Warning: A DeployIfNotExists policy needs a managed identity with permissions to change the pricing tier. Grant it the minimum role required and review the assignment scope before applying. Assigning at a broad management group will enable a paid plan across every child subscription, which has real cost.
Gate it in CI/CD
If you manage subscriptions through Terraform or Bicep, make the pricing resource part of your landing zone template so every new subscription gets it at provisioning time. Add a check to your pipeline that fails the build if the resource is missing or set to Free.
Continuously verify
Policy and IaC cover provisioning, but settings can still be changed by someone with access. Run the defender_servers check on a schedule so any regression surfaces quickly rather than sitting undetected until an incident.
Best practices
- Default to Plan 2. The agentless vulnerability scanning and file integrity monitoring in Plan 2 are worth the price difference for any production workload. Reserve Plan 1 for low-risk, isolated subscriptions.
- Enable at the management group level. Set the plan once at the top of your hierarchy and let it cascade. This is far more reliable than enabling each subscription by hand.
- Connect to Defender for Endpoint. Make sure the auto-provisioning of the Defender for Endpoint integration is turned on so coverage extends to the OS level, not just the Azure control plane.
- Cover hybrid machines too. Defender for Servers protects on-prem and other-cloud machines connected through Azure Arc. If you run hybrid, onboard those servers so the same protections apply.

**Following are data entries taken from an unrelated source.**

--- src/rtl/syn_harness_ctrl.sv ---
// rtl/syn_harness_ctrl.sv - serial operand/result frame sequencer for a synthesis-harness datapath
// Optional build macro: SYN_HARNESS_CTRL_PARITY_EN (appends an XOR parity bit to the result stream)
module syn_harness_ctrl #(
    parameter int IN_WIDTH  = 8,
    parameter int OUT_WIDTH = 8,
    parameter int LATENCY   = 2
) (
    input  logic                 clk,
    input  logic                 rst_n,
    input  logic                 start,
    input  logic                 bit_in,
    output logic                 busy,
    output logic [IN_WIDTH-1:0]  dut_in,
    output logic                 dut_in_vld,
    input  logic [OUT_WIDTH-1:0] dut_out,
    output logic                 bit_out,
    output logic                 bit_out_vld,
    output logic                 done
);

    localparam int MAX_A = (IN_WIDTH > OUT_WIDTH + 1) ? IN_WIDTH : OUT_WIDTH + 1;
    localparam int MAX_V = (MAX_A > LATENCY) ? MAX_A : LATENCY;
    localparam int CW    = $clog2(MAX_V) + 1;

`ifdef SYN_HARNESS_CTRL_PARITY_EN
    localparam int SO_W = OUT_WIDTH + 1;
`else
    localparam int SO_W = OUT_WIDTH;
`endif

    localparam logic [CW-1:0] IN_LAST  = CW'(IN_WIDTH - 1);
    localparam logic [CW-1:0] OUT_LAST = CW'(SO_W - 1);
    localparam logic [CW-1:0] LAT_LAST = CW'((LATENCY > 0) ? LATENCY - 1 : 0);

    typedef enum logic [2:0] {
        S_IDLE,
        S_SHIFT_IN,
        S_LAUNCH,
        S_WAIT,
        S_SHIFT_OUT,
        S_DONE
    } state_t;

    state_t            r_state;
    state_t            w_next;
    logic [CW-1:0]     r_cnt;
    logic [IN_WIDTH-1:0] r_dut_in;
    logic [SO_W-1:0]   r_sout;
    logic              w_capture;
    logic [SO_W-1:0]   w_load;

    always_comb begin
        w_next = r_state;
        case (r_state)
            S_IDLE:      if (start) w_next = S_SHIFT_IN;
            S_SHIFT_IN:  if (r_cnt == IN_LAST) w_next = S_LAUNCH;
            S_LAUNCH:    w_next = (LATENCY == 0) ? S_SHIFT_OUT : S_WAIT;
            S_WAIT:      if (r_cnt == LAT_LAST) w_next = S_SHIFT_OUT;
            S_SHIFT_OUT: if (r_cnt == OUT_LAST) w_next = S_DONE;
            S_DONE:      w_next = S_IDLE;
            default:     w_next = S_IDLE;
        endcase
    end

    // Result is captured on whichever edge enters SHIFT_OUT
    assign w_capture = (r_state != S_SHIFT_OUT) && (w_next == S_SHIFT_OUT);

`ifdef SYN_HARNESS_CTRL_PARITY_EN
    assign w_load = {dut_out, ^dut_out};
`else
    assign w_load = dut_out;
`endif

    always_ff @(posedge clk or negedge rst_n) begin
        if (!rst_n) begin
            r_state <= S_IDLE;
        end else begin
            r_state <= w_next;
        end
    end

    // One shared counter, cleared on every state change
    always_ff @(posedge clk or negedge rst_n) begin
        if (!rst_n) begin
            r_cnt <= '0;
        end else if (r_state != w_next) begin
            r_cnt <= '0;
        end else begin
            r_cnt <= r_cnt + CW'(1);
        end
    end

    always_ff @(posedge clk or negedge rst_n) begin
        if (!rst_n) begin
            r_dut_in <= '0;
        end else if (r_state == S_SHIFT_IN) begin
            r_dut_in <= (r_dut_in << 1) | IN_WIDTH'(bit_in);
        end
    end

    always_ff @(posedge clk or negedge rst_n) begin
        if (!rst_n) begin
            r_sout <= '0;
        end else if (w_capture) begin
            r_sout <= w_load;
        end else if (r_state == S_SHIFT_OUT) begin
            r_sout <= r_sout << 1;
        end
    end

    assign busy        = (r_state != S_IDLE);
    assign dut_in      = r_dut_in;
    assign dut_in_vld  = (r_state == S_LAUNCH);
    assign bit_out_vld = (r_state == S_SHIFT_OUT);
    assign bit_out     = bit_out_vld & r_sout[SO_W-1];
    assign done        = (r_state == S_DONE);

endmodule

--- config.mk ---
export PLATFORM = sky130hd
export DESIGN_NAME = syn_harness_ctrl
export DESIGN_NICKNAME = d
export VERILOG_FILES = /design/src/rtl/syn_harness_ctrl.sv
export SDC_FILE = /design/constraint.sdc
export NUM_CORES = 1
export LEC_CHECK = 0
export CAP_MARGIN = 20
export CORE_ASPECT_RATIO = 0.9
export CORE_MARGIN = 3
export CORE_UTILIZATION = 49
export CTS_CLUSTER_SIZE = 28
export DETAILED_ROUTE_END_ITERATION = 7
export PLACE_DENSITY = 0.88
export SLEW_MARGIN = 20
export SYNTH_ARGS = -nofsm -noshare
export SYNTH_HDL_FRONTEND = slang
export SYNTH_SLANG_ARGS = --single-unit
--- constraint.sdc ---
create_clock -name clk -period 2.15 [get_ports clk]
set_input_delay 0.5375 -clock clk [delete_from_list [all_inputs] [get_ports clk]]
set_output_delay 0.5375 -clock clk [all_outputs]
set_load 0.005 [all_outputs]
Word level (Yosys, flattened, before mapping)

Index checks and enable logic that the tools add are counted.

Logic and storage cells: 29
Output and inout bits: 13
Register bits: 24
Input bits: 12

Add/subtract/negate cells: 1
Equal/unequal tests: 10
Bitwise operators: 2
Reductions and logical operators: 4
Muxes and demuxes: 8

Operators with widths:

| cell                  | count |
|---|---|
| $mux W8               | 2 |
| $pmux W3 S5           | 1 |
| $mux W3               | 4 |
| $eq A3 B3 Y1 const B  | 3 |
| $or A8 B1 Y8          | 1 |
| $eq A3 B2 Y1 const B  | 2 |
| $add A5 B1 Y5 const B | 1 |
| $eq A5 B1 Y1 const B  | 1 |
| $eq A5 B3 Y1 const B  | 1 |
| $mux W5               | 1 |
| $eq A3 B1 Y1 const B  | 1 |
| $logic_not A3 Y1      | 1 |
| $ne A3 B3 Y1          | 1 |
| $ne A3 B3 Y1 const B  | 1 |
| $reduce_bool A3 Y1    | 1 |
| $reduce_bool A2 Y1    | 1 |
| $and A1 B1 Y1         | 1 |
| $logic_and A1 B1 Y1   | 1 |

Depth between registers and ports, before layout

Gate-level depths: netlist (run 1).

Depth in word-level cells: 6
Gate-level depth with buffers: 5

Least setup slack after synthesis (run 1)

Ideal clock, no wire load.

Path kind: reg-to-output
Start: register r_state[0]
End: output bit_out
Data required time: 1612 ps
Path slack: 436 ps
Buffers on the path: 2
Stages on the path, launching flop included: 5
Arrival time: 1177 ps
Cell sequence: dfrtp_1 buf_4 nor3b_1 clkbuf_1 and2_1

Longest elaborated chain between the ends: 2

RTL lines:

| element                | line | source |
|---|---|---|
| from (decl)            | 44   | `state_t r_state;` |
| from (signal assigned) | 78   | `r_state <= w_next;` |
| $eq A3 B3 Y1           | 114  | `assign bit_out_vld = (r_state == S_SHIFT_OUT);` |
| named net bit_out_vld  | 17   | `output logic bit_out_vld,` |
| $and A1 B1 Y1          | 115  | `assign bit_out = bit_out_vld & r_sout[SO_W-1];` |
| to (decl)              | 16   | `output logic bit_out,` |

The timed path passes the listed nets, and every way through them passes these cells.

Worst setup path in the final report (run 1)

Start: register r_state[1]
End: output dut_in_vld

Longest elaborated chain between the ends: 1

RTL lines:

| element      | line | source |
|---|---|---|
| $eq A3 B2 Y1 | 113  | `assign dut_in_vld = (r_state == S_LAUNCH);` |
| to (decl)    | 14   | `output logic dut_in_vld,` |

No other way between the ends.

==> implementation parameters, run 1 <==
Parameter                              Value

Status
  Result of the run    finished clean

Min path
  Class of the worst hold path    reg -> reg

Power and ir drop
  Leakage dissipation    0.739 nW
  Pwr Density    roughly 1400 nW/um^2
  Max VDD drop    ~1000 uV

Drt
  Final routed wirelength across all metal layers    2580 um
  Number of vias after detailed routing    about 870
  Post-detailed-route count of antenna-violating nets    0
  Number of violations reported at the end of detailed-routing iteration 0    22
  DRC violation count after routing    0
  Via density per instance    a little under 6
  First-pass detailed-route iteration total    4
  Wire per inst    between 15 and 20 um

Setup path
  Destination of the critical timing path    dut_in_vld
  Arrival time at the worst endpoint    1.55 ns
  Startpoint of the lowest-slack register-to-register path    r_state[1]$_DFF_PN0_
  Worst setup EP type    output port
  Register-to-Register Setup Slack    0.21 ns
  Launching element type of the critical path    flip-flop
  Data required time of the worst path    approximately 1.6 ns
  Crit. Startpoint    r_state[1]$_DFF_PN0_
  Startpoint-to-endpoint class of the critical path    reg -> out
  Highest fanout seen on the critical path    6
  FF-to-FF End    r_sout[6]$_DFFE_PN0P_
  Number of cells traversed by the worst register-to-register path    6

Yosys
  Synth Net Count    a little over 100
  Number of register bits inferred by synthesis    24
  Yosys cell types    30
  Area of the mapped netlist    between 1000 and 1500 sq um
  Post-Synthesis Cells    between 80 and 90
  Synth Area per Inst    ~13 sq um
  Sequential fraction of the synthesis area    53.3%
  Warnings, synthesis    0

Clocking
  Skew-Pair Late Insertion Delay    0.32 ns
  Total clock buffers created by CTS    3
  H-tree levels    1
  CTS tree    yes
  Maximum buffer depth of the clock tree    2
  Library cell used as clock root buffer    sky130_fd_sc_hd__clkbuf_4
  Clock transition at path regs    between 0.1 and 0.15 ns
  Count of clock tree sinks    24
  Quantity of hold-fixing buffers added after cts    0

Placed design
  DP Cell Count    between 100 and 150
  Quantity of I/O buffers inserted on ports    24
  Global placement routability congestion    between 0.8 and 0.9
  DP Wirelength    roughly 1700 um

Die
  # IOs    25
  Initial Util    between 50% and 60%
  Number of placement rows    15
  Placeable core region    between 2000 and 2500 sq um
  Die X-Extent    between 50 and 60 um
  Die Ht    between 50 and 60 um
  Die area    roughly 3000 sq um

STA
  Hold Fails Final Rpt    0
  Total negative slack    0 ns
  Headroom to the max-slew limit    between 40% and 50%
  Minimum clock period after layout    about 2.1 ns
  Number of pins exceeding their max-slew limit in the final report    0
  Post-route fraction of the period consumed by the critical path    97.0%
  Final setup violation count    0
  Worst Max-Slew Pin Slew    0.748 ns
  RSZ-0062 raised after global routing    no
  F_max    0.480 GHz
  Clock skew after layout    0.00212 ns

Global routing
  Initial antenna violation count    0
  Global route total overflow    0
  Largest net degree at the start of global routing    25
  Vias in the first global route    914
  Overall global routing resource usage    20.7%
  First-pass GRT wire length    approximately 4500 um

Final layout
  FILL cells    around 140
  Fraction of layout instances using a drive strength above 1    28.8%
  Final cell count without fillers    150
  Final-stage net count    140
  Syn-to-layout area delta    37.0%
  Total inserted antenna cells    0
  Post-layout util    ~75%

Job
  Number of max-capacitance violations reported    0
cell type report:
| type | count | area [sq um] | area share, % |
|---|---|---|---|
| Multi-Input combinational cell | 57 | 510 | 33.1 |
| Inverter | 5 | 18.8 | 1.22 |
| Sequential cell | 24 | 602 | 39.0 |
| Clock buffer | 3 | 22.5 | 1.46 |
| Timing Repair Buffer | 35 | 329 | 21.3 |
| Tap cell | 25 | 31.3 | 2.03 |
| Clock inverter | 1 | 30.0 | 1.94 |
synthesized netlist by cell type:
library cell                 n  area, sq um
sky130_fd_sc_hd__or4_2       1         8.76
sky130_fd_sc_hd__buf_4       1         7.51
sky130_fd_sc_hd__inv_1       5         18.8
sky130_fd_sc_hd__a221o_1     4         40.0
sky130_fd_sc_hd__buf_2       1         5.00
sky130_fd_sc_hd__nor3_4      1         16.3
sky130_fd_sc_hd__a221o_2     3         33.8
sky130_fd_sc_hd__o21ai_0     3         15.0
sky130_fd_sc_hd__a31oi_1     6         37.5
sky130_fd_sc_hd__nor2_1      1         3.75
sky130_fd_sc_hd__dfrtp_1    24          601
sky130_fd_sc_hd__nand2_1     1         3.75
sky130_fd_sc_hd__nor2b_1     2         12.5
sky130_fd_sc_hd__o311ai_0    1         8.76
sky130_fd_sc_hd__nor3b_1     2         15.0
sky130_fd_sc_hd__or4bb_1     1         11.3
sky130_fd_sc_hd__ha_1        2         25.0
sky130_fd_sc_hd__xor2_1      2         17.5
sky130_fd_sc_hd__or3_2       1         7.51
sky130_fd_sc_hd__and2_1      8         50.1
sky130_fd_sc_hd__nor4b_1     1         8.76
sky130_fd_sc_hd__xnor2_1     1         8.76
sky130_fd_sc_hd__mux2_2      9          101
sky130_fd_sc_hd__nand4bb_1   1         11.3
sky130_fd_sc_hd__nand2b_1    1         6.26
sky130_fd_sc_hd__mux2_4      1         15.0
sky130_fd_sc_hd__and3b_2     1         10.0
sky130_fd_sc_hd__or4b_4      1         13.8
sky130_fd_sc_hd__clkbuf_1    1         3.75
sky130_fd_sc_hd__nand3_1     2         10.0
worst min path at each step:
stage	slack, ns	endpoint	from	cells past startpoint
floorplan	0.24	dut_in[0]$_DFFE_PN0P_	rst_n	0
CTS	0.50	r_cnt[0]$_DFF_PN0_	r_cnt[0]$_DFF_PN0_	1
global placement	0.47	r_cnt[0]$_DFF_PN0_	r_cnt[0]$_DFF_PN0_	1
finish	0.50	r_cnt[0]$_DFF_PN0_	r_cnt[0]$_DFF_PN0_	1
detailed placement	0.48	r_cnt[0]$_DFF_PN0_	r_cnt[0]$_DFF_PN0_	1
global route	0.52	r_cnt[0]$_DFF_PN0_	r_cnt[0]$_DFF_PN0_	1
critical path, cell delays in order (launching register included):
cell and delay (ns):
sky130_fd_sc_hd__dfrtp_1 0.44, sky130_fd_sc_hd__buf_4 0.15, sky130_fd_sc_hd__buf_6 0.11, sky130_fd_sc_hd__buf_4 0.15, sky130_fd_sc_hd__nand2b_4 0.08, sky130_fd_sc_hd__nor2_1 0.04
sky130_fd_sc_hd__dlygate4sd2_1 0.25
placed cells by master, fill, tap and decap left out, types with 3 or more instances in the layout:
cell / n
sky130_fd_sc_hd__buf_4: 10
sky130_fd_sc_hd__o21ai_0: 3
sky130_fd_sc_hd__dfrtp_1: 23
sky130_fd_sc_hd__clkbuf_4: 3
sky130_fd_sc_hd__and2_1: 8
sky130_fd_sc_hd__mux2_2: 9
sky130_fd_sc_hd__clkdlybuf4s50_1: 19
sky130_fd_sc_hd__inv_1: 5
sky130_fd_sc_hd__a221o_2: 3
sky130_fd_sc_hd__a31oi_1: 6
sky130_fd_sc_hd__a221o_1: 4
flip-flops by register name, indices dropped and copies added (netlist names):
signal and cells:
dut_in 8, r_state 3, r_cnt 5, r_sout 8
cell families (layout without fill, tap and decap cells):
| logic type | after synthesis | after routing | synth area share, % |
|---|---|---|---|
| flip-flops | 24 | 24 | 53.3 |
| multiplexers | 10 | 10 | 10.3 |
| buffers and inverters | 8 | 44 | 3.11 |
| AO/OA/AOI/OAI | 17 | 17 | 12.0 |
| adder cells (fa/ha/maj) | 2 | 2 | 2.22 |
| AND/OR/NAND/NOR | 25 | 25 | 16.8 |
| XOR/XNOR | 3 | 3 | 2.33 |
where the power goes:
group | switching [mW] | internal [mW] | leakage (nW) | total (mW)
Clock | 0.139 | 0.189 | 0.0279 | 0.328
Combinational | 0.398 | 0.587 | 0.407 | 0.985
Sequential | 0.145 | 0.631 | 0.305 | 0.775
Total | 0.682 | 1.41 | 0.739 | 2.09
repair_timing:
item,CTS,global route
resized for setup,8,3
buffers inserted,2,2
gates cloned,0,0
endpoints found under the setup margin,5,3
pin swaps,1,2
metal layers:
metal,GRT usage [%],up-vias,wire (um)
li1,-,402,-
met1,25.1,441,1050
met2,36.3,19,1370
met3,5.46,6,111
met4,5.93,0,46
met5,0,-,0
metrics by stage:
stage | hold slack, ns | setup slack, ns | instance area [sq um] | power (mW)
after floorplan | 0.242 | 0.436 | 1130 | 1.30
after detailed placement | 0.483 | 0.0340 | 1440 | 1.69
final | 0.498 | 0.0653 | 1540 | 2.09
after CTS | 0.501 | -0.0292 | 1520 | 2.06
after global placement | 0.472 | 0.132 | 1440 | 1.64
after global routing | 0.517 | 0.00165 | 1540 | 2.23
Power figures use the tool's default switching activity.
==> run 2, diff against run 1 <==
--- a/config.mk
+++ b/config.mk
@@ -5,14 +5,14 @@
 export SDC_FILE = /design/constraint.sdc
 export NUM_CORES = 1
 export LEC_CHECK = 0
+export ABC_AREA = 1
 export CAP_MARGIN = 20
 export CORE_ASPECT_RATIO = 0.9
 export CORE_MARGIN = 3
-export CORE_UTILIZATION = 49
+export CORE_UTILIZATION = 48
 export CTS_CLUSTER_SIZE = 28
 export DETAILED_ROUTE_END_ITERATION = 7
-export PLACE_DENSITY = 0.88
-export SLEW_MARGIN = 20
+export PLACE_DENSITY = 0.87
 export SYNTH_ARGS = -nofsm -noshare
 export SYNTH_HDL_FRONTEND = slang
 export SYNTH_SLANG_ARGS = --single-unit
==> run 2 against run 1 <==
Compared with the run above: critical endpoint is now bit_out_vld; critical path type unchanged; sequential power down 2%; clock skew up 0.0027 ns; final cell count up 24%; clock-buffer cell count unchanged; routed wire length down 15%; area after synthesis down 0.67%; fmax up 0.69%; final area down 3.2%; combinational power down 15%; core utilization down 3.0 points; highest routed layer unchanged.
==> implementation parameters, run 2 <==
Parameter                              Value

Drt
  Number of vias after detailed routing    between 900 and 1000
  Final routed wirelength across all metal layers    roughly 2200 um
  Post-detailed-route count of antenna-violating nets    0
  Number of violations reported at the end of detailed-routing iteration 0    19
  Via density per instance    5.03
  Wire per inst    11.8 um
  DRC violation count after routing    0
  First-pass detailed-route iteration total    4

Setup path
  Startpoint of the lowest-slack register-to-register path    r_state[1]$_DFF_PN0_
  Cell family with the largest share of critical-path delay    buffers and inverters
  Worst setup EP type    output port
  Arrival time at the worst endpoint    about 1.5 ns
  Crit. Startpoint    r_state[0]$_DFF_PN0_
  Number of cells traversed by the worst register-to-register path    8
  FF-to-FF End    r_cnt[0]$_DFF_PN0_
  Data required time of the worst path    1.61 ns
  Highest fanout seen on the critical path    3
  Launching element type of the critical path    flip-flop
  Crit. path cell count    4
  Crit path largest cell delay    roughly 0.5 ns
  Buffer and inverter count on the worst path    2
  Critical path, cell by cell    nor2_4 > nand2_2 > inv_2 > clkdlybuf4s50_1
  Cell with the biggest individual delay on the critical path    sky130_fd_sc_hd__clkdlybuf4s50_1
  Register-to-Register Setup Slack    between 0.6 and 0.7 ns
  Startpoint-to-endpoint class of the critical path    reg -> out
  Destination of the critical timing path    bit_out_vld

Die
  Die area    2950 sq um
  Initial Util    a little over half
  Die Ht    slightly above 50 um
  Placeable core region    roughly 2100 sq um
  Die X-Extent    around 57 um
  Number of placement rows    15
  # IOs    25

STA
  Post-route fraction of the period consumed by the critical path    96.3%
  Final worst setup slack    ~0.080 ns
  Minimum clock period after layout    2.07 ns
  Clock skew after layout    0.00485 ns
  Hold Fails Final Rpt    0
  Number of pins exceeding their max-slew limit in the final report    0
  Final setup violation count    0
  Headroom to the max-slew limit    between 80% and 90%
  Worst Max-Slew Pin Slew    0.292 ns
  F_max    around 0.48 GHz

Yosys
  Largest family of logic cells by synthesized area    simple AND/OR/NAND/NOR gates
  Warnings, synthesis    0
  Post-Synthesis Cells    approximately 130
  Simple-gate share of the synthesized area    around a third
  Commonest register cell after synthesis    sky130_fd_sc_hd__dfrtp_1
  Multiplexer area fraction after synthesis    0%
  Leading cell type by number of instances after synthesis    sky130_fd_sc_hd__nand2_1
  Number of enable-type register cells in the synthesized netlist    0
  Sequential fraction of the synthesis area    around 54%
  Synth Net Count    around 140
  Area of the mapped netlist    approximately 1100 sq um
  Area contributors post-synth    sky130_fd_sc_hd__dfrtp_1 54%, sky130_fd_sc_hd__nand2_1 16%, sky130_fd_sc_hd__nor2_1 3.7%
  Top-area cell type share of the netlist area    a little over half
  Largest area contributor in the synthesized netlist    sky130_fd_sc_hd__dfrtp_1
  Adder-Cell Fraction of Synth Area    under 10%
  Yosys cell types    22
  Synth Area per Inst    8.82 sq um
  Number of register bits inferred by synthesis    24
  Most common library cells after synthesis    48 x sky130_fd_sc_hd__nand2_1, 24 x sky130_fd_sc_hd__dfrtp_1, 11 x sky130_fd_sc_hd__nor2_1
  XOR/XNOR share of the synthesized area    2.35%
  Share of synthesized registers carrying an async set or reset    100%
  Area fraction in compound gates after synthesis    under 10%

Final layout
  FILL cells    about 170
  Footprint of the multi-input gates    473 sq um
  Syn-to-layout area delta    33.5%
  Leading cell type in the layout, fill and taps excluded    sky130_fd_sc_hd__nand2_1
  Fraction of layout instances using a drive strength above 1    between 10% and 20%
  Total non-filler cell area in the finished layout    about 1500 sq um
  Final-stage net count    between 150 and 200
  Combined flip-flop and latch cell area    roughly 600 sq um
  Total inserted antenna cells    0
  Highest-count cells in the layout ignoring fill and taps    47 x sky130_fd_sc_hd__nand2_1, 24 x sky130_fd_sc_hd__dfrtp_1, 21 x sky130_fd_sc_hd__clkdlybuf4s50_1

Placed design
  Post-placement cell area    between 1000 and 1500 sq um
  Quantity of I/O buffers inserted on ports    24
  Post-Place Setup Slack    between 0.2 and 0.3 ns
  Global placement routability congestion    0.799
  DP Wirelength    around 1700 um

Clocking
  H-tree levels    1
  Maximum buffer depth of the clock tree    2
  CTS tree    yes
  Total clock buffers created by CTS    3
  Library cell used as clock root buffer    sky130_fd_sc_hd__clkbuf_4
  Clock transition at path regs    0.13 ns
  Skew-Pair Late Insertion Delay    0.32 ns
  Count of clock tree sinks    24

Job
  Number of max-capacitance violations reported    0

Power and ir drop
  Pwr Density    roughly 1300 nW/um^2
  Leakage dissipation    0.789 nW
  Max VDD drop    803 uV

Global routing
  Vias in the first global route    910
  Overall global routing resource usage    around 16%
  First-pass GRT wire length    3770 um
  Largest net degree at the start of global routing    25
  Initial antenna violation count    0
  Global route total overflow    0

Status
  Result of the run    finished clean

Min path
  Class of the worst hold path    reg -> reg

- Route alerts somewhere humans see them. Connect Defender for Cloud to your SIEM (Microsoft Sentinel or a third party) and configure alert notifications. A detection that nobody reads is no better than no detection.
- Use Azure Reservations for stable fleets. If your server count is predictable, reservations meaningfully reduce the per-server cost of the plan.
Enabling Defender for Servers is one of the highest-leverage security changes you can make on an Azure subscription. It's a single setting that turns a fleet of blind VMs into machines you can actually monitor, scan, and defend.